Sure, such terminal is highly mobile, have a nice touch screen and so on. At such price, that’s expected, at least.
But I failed to see how being able to remotely access from some device to actual computers that allow you to program *on* them can be viewed as an achievement in 2017.
It’s not like it wasn’t already the case since decades from practically whatever terminals with screen and typing interfaces was ever made…
Not being able to do at least that on a modern device would be, on the contrary, quite an under-achievement.
Edited 2017-10-27 14:30 UTC
The author uses an iPad Pro as a DUMB TERMINAL, BIG DIFFERENCE.
Come talk to me when you can actually write a program or app on the iPad. When there are compilers that actually produce executable binaries.
Until then, it’s an xterm / thin client at best.
Still has to rely on a “real” (as in reasonably open) computer to do the actual heavy lifting and provide any real sense of functionality.

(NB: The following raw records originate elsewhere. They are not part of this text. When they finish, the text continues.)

==> src/flat_wrapper.sv <==
// flat-port wrapper written by rule: the top's interface ports become plain ports
module des_input_stage_flat import des_pkg::*;
#(
    parameter bit CHECK_PARITY = 1'b1
)
  (clk, rst_n, bus_s_data, bus_s_valid, bus_s_key_keep, bus_s_ready, bus_m_ip_text, bus_m_key, bus_m_parity_err, bus_m_valid, bus_m_ready);
  des_input_stage_if bus_i ();
  input  logic clk;
  input  logic rst_n;
  input wire logic [$bits(bus_i.s_data)-1:0] bus_s_data;
  input wire logic [$bits(bus_i.s_valid)-1:0] bus_s_valid;
  input wire logic [$bits(bus_i.s_key_keep)-1:0] bus_s_key_keep;
  output wire logic [$bits(bus_i.s_ready)-1:0] bus_s_ready;
  output wire logic [$bits(bus_i.m_ip_text)-1:0] bus_m_ip_text;
  output wire logic [$bits(bus_i.m_key)-1:0] bus_m_key;
  output wire logic [$bits(bus_i.m_parity_err)-1:0] bus_m_parity_err;
  output wire logic [$bits(bus_i.m_valid)-1:0] bus_m_valid;
  input wire logic [$bits(bus_i.m_ready)-1:0] bus_m_ready;
  assign bus_i.s_data = bus_s_data;
  assign bus_i.s_valid = bus_s_valid;
  assign bus_i.s_key_keep = bus_s_key_keep;
  assign bus_s_ready = bus_i.s_ready;
  assign bus_m_ip_text = bus_i.m_ip_text;
  assign bus_m_key = bus_i.m_key;
  assign bus_m_parity_err = bus_i.m_parity_err;
  assign bus_m_valid = bus_i.m_valid;
  assign bus_i.m_ready = bus_m_ready;
  des_input_stage #(.CHECK_PARITY(CHECK_PARITY)) u_core (.clk(clk), .rst_n(rst_n), .bus(bus_i));
endmodule
==> config.mk <==
export PLATFORM = sky130hd
export DESIGN_NAME = des_input_stage_flat
export DESIGN_NICKNAME = d
export VERILOG_FILES = /design/src/rtl/des_pkg.sv /design/src/rtl/des_input_stage_if.sv /design/src/rtl/des_perm_ip_pc1.sv /design/src/rtl/des_input_stage.sv /design/src/flat_wrapper.sv
export SDC_FILE = /design/constraint.sdc
export NUM_CORES = 1
export LEC_CHECK = 0
export ABC_CLOCK_PERIOD_IN_PS = 3900
export CORE_MARGIN = 1
export CORE_UTILIZATION = 45
export CTS_CLUSTER_DIAMETER = 30
export CTS_CLUSTER_SIZE = 25
export DETAILED_ROUTE_END_ITERATION = 10
export GPL_TIMING_DRIVEN = 0
export PLACE_DENSITY = 0.7
export SETUP_SLACK_MARGIN = 0.15
export SLEW_MARGIN = 10
export SYNTH_ARGS = -nofsm -noshare
export SYNTH_HDL_FRONTEND = slang
export SYNTH_SLANG_ARGS = --single-unit
==> constraint.sdc <==
create_clock -name clk -period 3.9 [get_ports clk]
set_input_delay 0.78 -clock clk [delete_from_list [all_inputs] [get_ports clk]]
set_output_delay 0.78 -clock clk [all_outputs]
set_load 0.005 [all_outputs]
$ cat src/rtl/verisparse_pkg.sv
// verisparse_pkg: command and sequencer state types shared across the verisparse engine
package verisparse_pkg;
    localparam int DICT_CMD_W = 2;
    typedef enum logic [DICT_CMD_W-1:0] {
        NOP                    = 2'd0,
        LOAD_SENSING_MATRIX    = 2'd1,
        COMPUTE_INNER_PRODUCTS = 2'd2
    } dict_cmd_t;
    typedef enum logic [3:0] {
        IDLE,
        LOAD_START,
        LOAD_STREAM,
        WAIT_RES,
        SWEEP_START,
        SWEEP_RUN,
        MAX_WAIT,
        RECORD,
        FINISH
    } seq_state_t;
endpackage

$ cat src/rtl/vs_watchdog_counter.sv
// vs_watchdog_counter: counts cycles spent in a watched state and flags the LIMIT-th one
module vs_watchdog_counter #(
    parameter int LIMIT = 1024
) (
    input  logic clock,
    input  logic reset,
    input  logic clear,
    input  logic enable,
    output logic expired
);
    localparam int W = $clog2(LIMIT + 1);
    logic [W-1:0] count;
    logic [W-1:0] spent;
    assign spent   = clear ? '0 : count;
    assign expired = enable && spent == W'(LIMIT - 1);
    // Advance only while enabled so unwatched states leave the counter at zero
    always_ff @(posedge clock) begin
        if (reset) count <= '0;
        else count <= enable ? spent + 1'b1 : '0;
    end
endmodule

$ cat src/rtl/vs_sweep_sequencer.sv
// vs_sweep_sequencer: one sensing-matrix load followed by K sweep/max rounds, recording each winner
module vs_sweep_sequencer
    import verisparse_pkg::*;
#(
    parameter int ROWS           = 4,
    parameter int COLUMNS        = 8,
    parameter int TIMEOUT_CYCLES = 1024
) (
    input  logic        clock,
    input  logic        reset,
    input  logic        go,
    input  logic [3:0]  num_atoms,
    input  logic        residual_ready,
    input  logic        proc_done,
    input  logic        max_done,
    input  logic [7:0]  max_location,
    output dict_cmd_t   command,
    output logic        proc_start,
    output logic        proc_read_select,
    output logic [15:0] phi_read_addr,
    output logic        atom_valid,
    output logic [7:0]  atom_index,
    output logic [3:0]  atom_count,
    output logic        busy,
    output logic        done,
    output logic        timeout
);
    localparam logic [15:0] ADDR_MAX  = 16'(ROWS * COLUMNS - 1);
    localparam logic [8:0]  COL_LIMIT = 9'(COLUMNS);
    seq_state_t state;
    seq_state_t prev_state;
    logic [3:0] k_target;
    logic       watched;
    logic       expired;
    assign watched = state inside {LOAD_STREAM, SWEEP_RUN, MAX_WAIT};
    vs_watchdog_counter #(.LIMIT(TIMEOUT_CYCLES)) u_watchdog (
        .clock   (clock),
        .reset   (reset),
        .clear   (state != prev_state),
        .enable  (watched),
        .expired (expired)
    );
    // Sequencer: every output is assigned on the transition into its state so it comes from a flop
    always_ff @(posedge clock) begin
        if (reset) begin
            state            <= IDLE;
            prev_state       <= IDLE;
            k_target         <= '0;
            command          <= NOP;
            proc_start       <= 1'b0;
            proc_read_select <= 1'b0;
            phi_read_addr    <= '0;
            atom_valid       <= 1'b0;
            atom_index       <= '0;
            atom_count       <= '0;
            busy             <= 1'b0;
            done             <= 1'b0;
            timeout          <= 1'b0;
        end else begin
            prev_state <= state;
            proc_start <= 1'b0;
            atom_valid <= 1'b0;
            done       <= 1'b0;
            if (expired) begin
                state            <= IDLE;
                command          <= NOP;
                proc_read_select <= 1'b0;
                busy             <= 1'b0;
                timeout          <= 1'b1;
            end else begin
                case (state)
                    IDLE: if (go) begin
                        timeout <= 1'b0;
                        if (num_atoms == 4'd0) done <= 1'b1;
                        else begin
                            state            <= LOAD_START;
                            k_target         <= num_atoms;
                            atom_count       <= '0;
                            busy             <= 1'b1;
                            command          <= LOAD_SENSING_MATRIX;
                            proc_read_select <= 1'b1;
                            phi_read_addr    <= '0;
                            proc_start       <= 1'b1;
                        end
                    end
                    LOAD_START: state <= LOAD_STREAM;
                    LOAD_STREAM: if (proc_done) begin
                        state            <= WAIT_RES;
                        proc_read_select <= 1'b0;
                    end else if (phi_read_addr != ADDR_MAX) phi_read_addr <= phi_read_addr + 16'd1;
                    WAIT_RES: if (residual_ready) begin
                        state      <= SWEEP_START;
                        command    <= COMPUTE_INNER_PRODUCTS;
                        proc_start <= 1'b1;
                    end
                    SWEEP_START: state <= SWEEP_RUN;
                    SWEEP_RUN, MAX_WAIT: if (max_done && (proc_done || state == MAX_WAIT)) begin
                        state      <= RECORD;
                        atom_index <= max_location;
                        atom_valid <= 1'b1;
                        atom_count <= atom_count + 4'd1;
                        if ({1'b0, max_location} >= COL_LIMIT) timeout <= 1'b1;
                    end else if (proc_done) state <= MAX_WAIT;
                    RECORD: if (atom_count == k_target) begin
                        state <= FINISH;
                        done  <= 1'b1;
                    end else state <= WAIT_RES;
                    FINISH: begin
                        state   <= IDLE;
                        command <= NOP;
                        busy    <= 1'b0;
                    end
                    default: state <= IDLE;
                endcase
            end
        end
    end
endmodule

In essence, he solved a problem no one really asked for in the first place.
He could have done it by simply using a traditional machine in the first place.
I find I’m far more productive with a couple large monitors, a big honkin’ mechanical keyboard and a quality mouse all plugged into a modern linux box with a pile of CPU’s and memory.
It’s not a terribly portable setup, granted (although I can remote into it with an SSH client from anywhere), but I can use it safely while wearing shorts, and I never have to worry about resource limitations.
Sure, I can’t develop on a train, or a plane, or in the middle of the wilderness– But I’m not likely to be very focused on development in those situations either.
While any tool can be the right tool, that doesn’t mean it’s a good idea to use a Swiss Army knife in your kitchen for cooking a meal.
I have a tablet, and a laptop, but neither allows me to develop at the speed I develop on my linux system.
The iPad Pro (and iPad for that matter) are just thin clients with some regular computer capabilities.
Not much different from android tablets. I would like Apple to just have a version that has an unlocked iOS and is much more close to macOS. Sort of what you can do to Android tablets with some linux distros.
Now, if Apple made their home computers compliment the devices via the internet, that would be a different story, but apple seems to be for the moment focused on laptops and mobile devices first, everything else second. It’s all about sales really, since PCs are cheaper and more powerful and their iMacs are a tough sell to anyone but people looking for great screens and macOS on the desktop.
*sigh*
If you don’t like his approach it is fine.
Everybody has his own preferences.
He shared about his own experiment and how it worked for him.
I really enjoyed reading this and I guess it was interesting for others too.
If you love reading things that are a deviation from the standard articles people should be encouraged instead of put in front of a firing squad just because you don’t like the ideas.
A discussion raising what setups work will have added a lot to a forum like this with many knowledgable readers.
I myself use a combination of a Mac book pro + ipad to do my job as an AWS solutions architect.
Others have other setups.
All is great as long as the setup is comfortable for you, makes you work day a nice day and gets the job done.
It is OK to use more than one tool.
It is OK to have different tools than others.
It is OK to have a different work flow.
It is NOT OK to be so negative as to discourage people that just have an interesting story to share.